**What the task requires**
Type again, exactly, the lines below from the start through the line that includes "the lock state.".

______________________________

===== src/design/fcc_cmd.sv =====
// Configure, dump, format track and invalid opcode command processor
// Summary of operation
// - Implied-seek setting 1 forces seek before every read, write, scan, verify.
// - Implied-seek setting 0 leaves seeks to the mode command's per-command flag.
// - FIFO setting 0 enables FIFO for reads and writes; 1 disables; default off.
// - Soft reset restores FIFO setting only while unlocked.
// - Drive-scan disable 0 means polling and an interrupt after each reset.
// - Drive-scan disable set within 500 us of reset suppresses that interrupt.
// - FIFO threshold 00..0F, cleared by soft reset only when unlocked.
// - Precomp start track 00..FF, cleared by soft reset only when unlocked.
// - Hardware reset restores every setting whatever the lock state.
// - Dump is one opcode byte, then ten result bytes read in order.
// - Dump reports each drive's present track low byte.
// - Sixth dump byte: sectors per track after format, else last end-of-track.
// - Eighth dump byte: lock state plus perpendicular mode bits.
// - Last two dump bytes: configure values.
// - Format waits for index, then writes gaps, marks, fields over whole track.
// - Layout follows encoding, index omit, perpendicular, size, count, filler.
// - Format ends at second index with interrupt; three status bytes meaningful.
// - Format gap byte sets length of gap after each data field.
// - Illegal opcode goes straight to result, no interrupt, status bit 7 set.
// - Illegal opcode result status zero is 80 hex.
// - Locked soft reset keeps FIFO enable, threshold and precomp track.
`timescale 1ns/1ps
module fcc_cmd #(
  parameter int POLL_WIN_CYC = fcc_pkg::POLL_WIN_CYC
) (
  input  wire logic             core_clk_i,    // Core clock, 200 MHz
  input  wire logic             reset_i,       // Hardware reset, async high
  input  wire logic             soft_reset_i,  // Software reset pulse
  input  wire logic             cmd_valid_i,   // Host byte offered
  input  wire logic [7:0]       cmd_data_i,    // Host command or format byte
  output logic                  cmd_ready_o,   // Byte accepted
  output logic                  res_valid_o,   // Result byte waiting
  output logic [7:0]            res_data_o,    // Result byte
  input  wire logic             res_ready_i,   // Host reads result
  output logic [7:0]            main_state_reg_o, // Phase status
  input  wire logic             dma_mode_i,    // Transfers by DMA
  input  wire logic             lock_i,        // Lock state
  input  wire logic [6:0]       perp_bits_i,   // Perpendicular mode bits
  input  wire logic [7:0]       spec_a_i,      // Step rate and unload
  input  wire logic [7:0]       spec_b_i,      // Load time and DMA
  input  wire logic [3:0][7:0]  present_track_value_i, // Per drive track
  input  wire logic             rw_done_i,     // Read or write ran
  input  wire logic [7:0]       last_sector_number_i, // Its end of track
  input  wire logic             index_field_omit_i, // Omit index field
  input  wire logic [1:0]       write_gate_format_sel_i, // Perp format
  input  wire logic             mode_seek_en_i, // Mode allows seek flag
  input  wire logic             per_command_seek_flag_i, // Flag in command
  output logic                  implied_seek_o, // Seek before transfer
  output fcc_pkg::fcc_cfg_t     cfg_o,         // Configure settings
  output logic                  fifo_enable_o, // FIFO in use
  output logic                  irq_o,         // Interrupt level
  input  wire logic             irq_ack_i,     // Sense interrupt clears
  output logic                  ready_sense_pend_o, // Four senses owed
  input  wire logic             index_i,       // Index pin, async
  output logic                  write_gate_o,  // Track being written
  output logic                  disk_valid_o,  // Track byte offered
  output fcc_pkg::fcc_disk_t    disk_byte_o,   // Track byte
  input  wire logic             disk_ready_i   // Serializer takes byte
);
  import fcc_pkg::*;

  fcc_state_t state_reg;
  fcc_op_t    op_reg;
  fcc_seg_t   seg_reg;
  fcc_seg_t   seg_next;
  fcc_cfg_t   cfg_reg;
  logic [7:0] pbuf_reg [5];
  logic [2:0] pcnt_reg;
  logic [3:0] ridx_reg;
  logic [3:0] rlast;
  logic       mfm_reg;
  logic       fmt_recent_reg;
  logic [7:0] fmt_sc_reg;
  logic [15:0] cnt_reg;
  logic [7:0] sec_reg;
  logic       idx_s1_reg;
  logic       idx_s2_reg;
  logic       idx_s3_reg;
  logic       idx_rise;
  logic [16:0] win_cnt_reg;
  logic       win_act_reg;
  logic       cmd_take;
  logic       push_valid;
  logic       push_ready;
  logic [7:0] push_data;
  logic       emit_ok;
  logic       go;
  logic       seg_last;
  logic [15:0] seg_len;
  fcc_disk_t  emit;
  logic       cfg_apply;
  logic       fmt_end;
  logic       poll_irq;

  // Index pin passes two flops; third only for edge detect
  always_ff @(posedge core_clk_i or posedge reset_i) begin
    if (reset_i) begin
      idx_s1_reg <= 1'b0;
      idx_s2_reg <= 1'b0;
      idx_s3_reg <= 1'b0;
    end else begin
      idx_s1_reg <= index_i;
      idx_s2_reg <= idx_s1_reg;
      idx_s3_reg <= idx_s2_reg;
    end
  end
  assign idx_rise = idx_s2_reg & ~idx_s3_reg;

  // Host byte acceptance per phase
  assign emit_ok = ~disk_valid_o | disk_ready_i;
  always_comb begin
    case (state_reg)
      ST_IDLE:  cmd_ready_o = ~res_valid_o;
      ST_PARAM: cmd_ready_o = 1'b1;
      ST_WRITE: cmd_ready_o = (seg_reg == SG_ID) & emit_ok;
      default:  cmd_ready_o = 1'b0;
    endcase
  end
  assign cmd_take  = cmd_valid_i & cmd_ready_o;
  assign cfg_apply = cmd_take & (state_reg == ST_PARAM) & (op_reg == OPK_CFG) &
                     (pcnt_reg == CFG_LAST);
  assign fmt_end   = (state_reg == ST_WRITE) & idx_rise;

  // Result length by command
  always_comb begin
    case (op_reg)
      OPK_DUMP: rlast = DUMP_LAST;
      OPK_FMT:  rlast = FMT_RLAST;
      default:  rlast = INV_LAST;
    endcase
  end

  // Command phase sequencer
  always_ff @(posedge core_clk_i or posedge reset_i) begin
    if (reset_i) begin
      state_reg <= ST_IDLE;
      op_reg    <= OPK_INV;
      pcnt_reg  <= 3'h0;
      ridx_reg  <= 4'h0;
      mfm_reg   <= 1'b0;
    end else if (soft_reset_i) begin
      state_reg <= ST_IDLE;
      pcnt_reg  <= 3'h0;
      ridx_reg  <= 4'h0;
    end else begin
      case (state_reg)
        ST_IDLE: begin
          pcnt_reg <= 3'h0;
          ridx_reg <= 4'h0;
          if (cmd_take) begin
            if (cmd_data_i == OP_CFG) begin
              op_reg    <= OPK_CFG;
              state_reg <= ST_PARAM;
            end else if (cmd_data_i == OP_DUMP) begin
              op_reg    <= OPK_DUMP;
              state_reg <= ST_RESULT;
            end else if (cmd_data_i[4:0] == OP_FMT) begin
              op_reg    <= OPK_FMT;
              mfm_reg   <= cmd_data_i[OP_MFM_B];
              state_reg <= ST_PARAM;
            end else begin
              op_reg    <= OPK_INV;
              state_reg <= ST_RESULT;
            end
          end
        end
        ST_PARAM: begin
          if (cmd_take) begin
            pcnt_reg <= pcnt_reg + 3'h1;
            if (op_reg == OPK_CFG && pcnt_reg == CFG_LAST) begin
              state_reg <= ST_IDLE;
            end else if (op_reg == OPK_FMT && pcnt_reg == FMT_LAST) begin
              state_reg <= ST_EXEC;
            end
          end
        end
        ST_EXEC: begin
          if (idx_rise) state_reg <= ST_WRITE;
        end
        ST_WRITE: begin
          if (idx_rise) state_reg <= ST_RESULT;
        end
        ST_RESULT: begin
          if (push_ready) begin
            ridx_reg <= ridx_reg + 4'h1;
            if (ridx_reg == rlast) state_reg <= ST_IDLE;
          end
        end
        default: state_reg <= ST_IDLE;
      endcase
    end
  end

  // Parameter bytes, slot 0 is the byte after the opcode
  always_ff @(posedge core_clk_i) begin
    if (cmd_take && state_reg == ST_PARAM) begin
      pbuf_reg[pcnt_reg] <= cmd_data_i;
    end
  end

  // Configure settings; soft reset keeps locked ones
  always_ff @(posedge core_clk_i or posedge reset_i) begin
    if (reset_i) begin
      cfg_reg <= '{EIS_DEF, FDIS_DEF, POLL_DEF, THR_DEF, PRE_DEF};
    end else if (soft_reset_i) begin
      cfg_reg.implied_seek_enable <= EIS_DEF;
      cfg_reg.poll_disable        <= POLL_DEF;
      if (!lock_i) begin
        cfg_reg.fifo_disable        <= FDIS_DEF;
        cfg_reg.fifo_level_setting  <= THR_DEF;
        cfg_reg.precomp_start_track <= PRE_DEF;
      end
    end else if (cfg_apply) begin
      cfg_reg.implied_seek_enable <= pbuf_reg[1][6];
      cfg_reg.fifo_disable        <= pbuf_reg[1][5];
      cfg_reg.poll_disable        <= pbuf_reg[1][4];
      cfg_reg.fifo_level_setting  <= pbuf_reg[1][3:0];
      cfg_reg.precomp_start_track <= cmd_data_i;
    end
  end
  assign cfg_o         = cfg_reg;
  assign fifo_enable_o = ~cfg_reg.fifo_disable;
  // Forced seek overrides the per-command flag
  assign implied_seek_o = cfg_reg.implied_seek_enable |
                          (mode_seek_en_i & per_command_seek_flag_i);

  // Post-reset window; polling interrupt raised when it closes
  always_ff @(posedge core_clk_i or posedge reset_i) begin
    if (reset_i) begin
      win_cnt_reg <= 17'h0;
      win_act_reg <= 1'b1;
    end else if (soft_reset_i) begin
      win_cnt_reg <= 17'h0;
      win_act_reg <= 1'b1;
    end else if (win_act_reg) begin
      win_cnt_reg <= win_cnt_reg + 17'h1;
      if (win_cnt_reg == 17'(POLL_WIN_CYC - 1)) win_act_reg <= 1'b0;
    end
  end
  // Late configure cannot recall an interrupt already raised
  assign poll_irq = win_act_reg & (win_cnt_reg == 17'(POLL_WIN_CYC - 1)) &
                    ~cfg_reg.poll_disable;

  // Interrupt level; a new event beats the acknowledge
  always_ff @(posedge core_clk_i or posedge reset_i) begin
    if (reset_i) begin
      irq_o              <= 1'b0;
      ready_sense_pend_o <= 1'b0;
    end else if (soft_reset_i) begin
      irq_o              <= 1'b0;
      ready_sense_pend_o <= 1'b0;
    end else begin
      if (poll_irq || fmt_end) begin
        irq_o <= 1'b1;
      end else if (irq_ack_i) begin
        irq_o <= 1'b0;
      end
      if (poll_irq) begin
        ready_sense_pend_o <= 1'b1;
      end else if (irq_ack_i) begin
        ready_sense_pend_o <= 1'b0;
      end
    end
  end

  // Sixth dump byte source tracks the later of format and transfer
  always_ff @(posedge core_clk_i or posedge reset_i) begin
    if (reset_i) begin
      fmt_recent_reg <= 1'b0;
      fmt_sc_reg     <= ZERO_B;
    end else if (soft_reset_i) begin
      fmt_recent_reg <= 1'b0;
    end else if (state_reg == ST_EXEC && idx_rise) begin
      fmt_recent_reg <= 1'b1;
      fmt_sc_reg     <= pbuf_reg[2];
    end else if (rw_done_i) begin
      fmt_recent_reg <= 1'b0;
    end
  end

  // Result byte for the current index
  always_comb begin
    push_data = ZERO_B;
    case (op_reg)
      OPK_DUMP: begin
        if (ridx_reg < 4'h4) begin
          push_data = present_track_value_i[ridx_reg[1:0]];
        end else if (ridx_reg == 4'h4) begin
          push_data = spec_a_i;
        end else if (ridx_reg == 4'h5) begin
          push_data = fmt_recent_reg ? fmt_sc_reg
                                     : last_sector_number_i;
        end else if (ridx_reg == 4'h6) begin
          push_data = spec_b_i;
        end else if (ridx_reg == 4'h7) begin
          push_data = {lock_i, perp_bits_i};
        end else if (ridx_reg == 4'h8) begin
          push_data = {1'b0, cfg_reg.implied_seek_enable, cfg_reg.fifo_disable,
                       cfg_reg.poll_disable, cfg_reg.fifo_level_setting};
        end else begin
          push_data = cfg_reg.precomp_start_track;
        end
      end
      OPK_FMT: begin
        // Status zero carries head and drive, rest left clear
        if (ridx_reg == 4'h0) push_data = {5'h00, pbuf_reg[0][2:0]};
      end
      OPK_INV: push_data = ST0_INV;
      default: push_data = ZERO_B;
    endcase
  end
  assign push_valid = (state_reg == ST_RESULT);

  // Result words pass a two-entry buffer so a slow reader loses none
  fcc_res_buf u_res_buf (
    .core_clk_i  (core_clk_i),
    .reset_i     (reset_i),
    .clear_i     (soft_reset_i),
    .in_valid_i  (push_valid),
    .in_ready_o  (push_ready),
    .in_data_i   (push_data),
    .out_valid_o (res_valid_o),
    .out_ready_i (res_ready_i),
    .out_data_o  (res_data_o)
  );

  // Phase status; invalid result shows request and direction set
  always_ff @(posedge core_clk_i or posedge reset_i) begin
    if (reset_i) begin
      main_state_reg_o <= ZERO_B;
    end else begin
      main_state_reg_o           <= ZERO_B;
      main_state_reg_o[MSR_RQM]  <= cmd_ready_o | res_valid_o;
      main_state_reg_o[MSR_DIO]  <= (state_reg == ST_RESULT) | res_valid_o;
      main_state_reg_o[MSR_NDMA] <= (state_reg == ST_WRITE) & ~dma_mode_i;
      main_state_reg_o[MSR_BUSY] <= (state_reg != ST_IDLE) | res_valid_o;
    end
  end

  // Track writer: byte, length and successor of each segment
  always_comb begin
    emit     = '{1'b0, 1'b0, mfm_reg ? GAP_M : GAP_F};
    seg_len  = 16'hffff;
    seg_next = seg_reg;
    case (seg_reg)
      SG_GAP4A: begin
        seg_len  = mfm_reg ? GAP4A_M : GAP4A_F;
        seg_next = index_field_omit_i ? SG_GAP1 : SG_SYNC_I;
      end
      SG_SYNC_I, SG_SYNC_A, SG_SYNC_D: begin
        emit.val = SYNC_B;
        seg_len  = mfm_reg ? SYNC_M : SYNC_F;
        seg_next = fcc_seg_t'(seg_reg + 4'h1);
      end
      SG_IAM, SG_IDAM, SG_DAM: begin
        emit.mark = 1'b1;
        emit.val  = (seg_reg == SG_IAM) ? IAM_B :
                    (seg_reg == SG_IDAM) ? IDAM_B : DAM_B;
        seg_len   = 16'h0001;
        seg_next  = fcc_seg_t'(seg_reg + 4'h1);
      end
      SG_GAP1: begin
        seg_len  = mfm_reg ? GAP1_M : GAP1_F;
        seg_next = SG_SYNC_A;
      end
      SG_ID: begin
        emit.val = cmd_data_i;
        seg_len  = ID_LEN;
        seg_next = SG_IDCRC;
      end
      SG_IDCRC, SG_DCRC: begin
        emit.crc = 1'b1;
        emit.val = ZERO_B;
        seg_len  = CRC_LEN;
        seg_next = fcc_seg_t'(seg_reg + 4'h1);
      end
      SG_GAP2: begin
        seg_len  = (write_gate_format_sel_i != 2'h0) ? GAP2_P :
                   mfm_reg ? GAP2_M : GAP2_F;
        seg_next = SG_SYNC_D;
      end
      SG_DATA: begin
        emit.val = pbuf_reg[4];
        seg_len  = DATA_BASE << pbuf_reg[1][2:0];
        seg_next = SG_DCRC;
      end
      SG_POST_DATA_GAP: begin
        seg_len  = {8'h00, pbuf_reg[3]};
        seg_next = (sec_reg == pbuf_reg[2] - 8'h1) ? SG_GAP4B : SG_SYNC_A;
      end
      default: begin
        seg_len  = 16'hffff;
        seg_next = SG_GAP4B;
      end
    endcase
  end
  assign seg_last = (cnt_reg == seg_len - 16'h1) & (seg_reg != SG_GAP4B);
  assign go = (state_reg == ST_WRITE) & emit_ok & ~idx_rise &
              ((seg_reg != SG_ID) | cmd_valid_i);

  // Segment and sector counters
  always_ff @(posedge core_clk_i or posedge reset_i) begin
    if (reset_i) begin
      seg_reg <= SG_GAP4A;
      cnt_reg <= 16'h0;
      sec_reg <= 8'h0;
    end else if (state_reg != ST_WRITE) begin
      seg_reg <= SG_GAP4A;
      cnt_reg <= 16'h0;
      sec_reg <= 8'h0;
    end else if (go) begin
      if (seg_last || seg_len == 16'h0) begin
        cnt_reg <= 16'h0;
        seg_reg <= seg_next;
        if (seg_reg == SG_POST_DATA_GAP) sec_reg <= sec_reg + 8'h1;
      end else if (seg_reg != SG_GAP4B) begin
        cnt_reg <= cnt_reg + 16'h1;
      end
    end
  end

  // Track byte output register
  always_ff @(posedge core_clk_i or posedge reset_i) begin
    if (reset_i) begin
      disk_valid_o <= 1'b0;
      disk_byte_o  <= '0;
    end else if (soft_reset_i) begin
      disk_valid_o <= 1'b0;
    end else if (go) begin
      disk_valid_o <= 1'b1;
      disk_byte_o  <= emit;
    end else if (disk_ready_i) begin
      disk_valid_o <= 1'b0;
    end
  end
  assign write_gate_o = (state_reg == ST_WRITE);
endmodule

______________________________

**Written answer**
===== src/design/fcc_cmd.sv =====
// Configure, dump, format track and invalid opcode command processor
// Summary of operation
// - Implied-seek setting 1 forces seek before every read, write, scan, verify.
// - Implied-seek setting 0 leaves seeks to the mode command's per-command flag.
// - FIFO setting 0 enables FIFO for reads and writes; 1 disables; default off.
// - Soft reset restores FIFO setting only while unlocked.
// - Drive-scan disable 0 means polling and an interrupt after each reset.
// - Drive-scan disable set within 500 us of reset suppresses that interrupt.
// - FIFO threshold 00..0F, cleared by soft reset only when unlocked.
// - Precomp start track 00..FF, cleared by soft reset only when unlocked.
// - Hardware reset restores every setting whatever the lock state.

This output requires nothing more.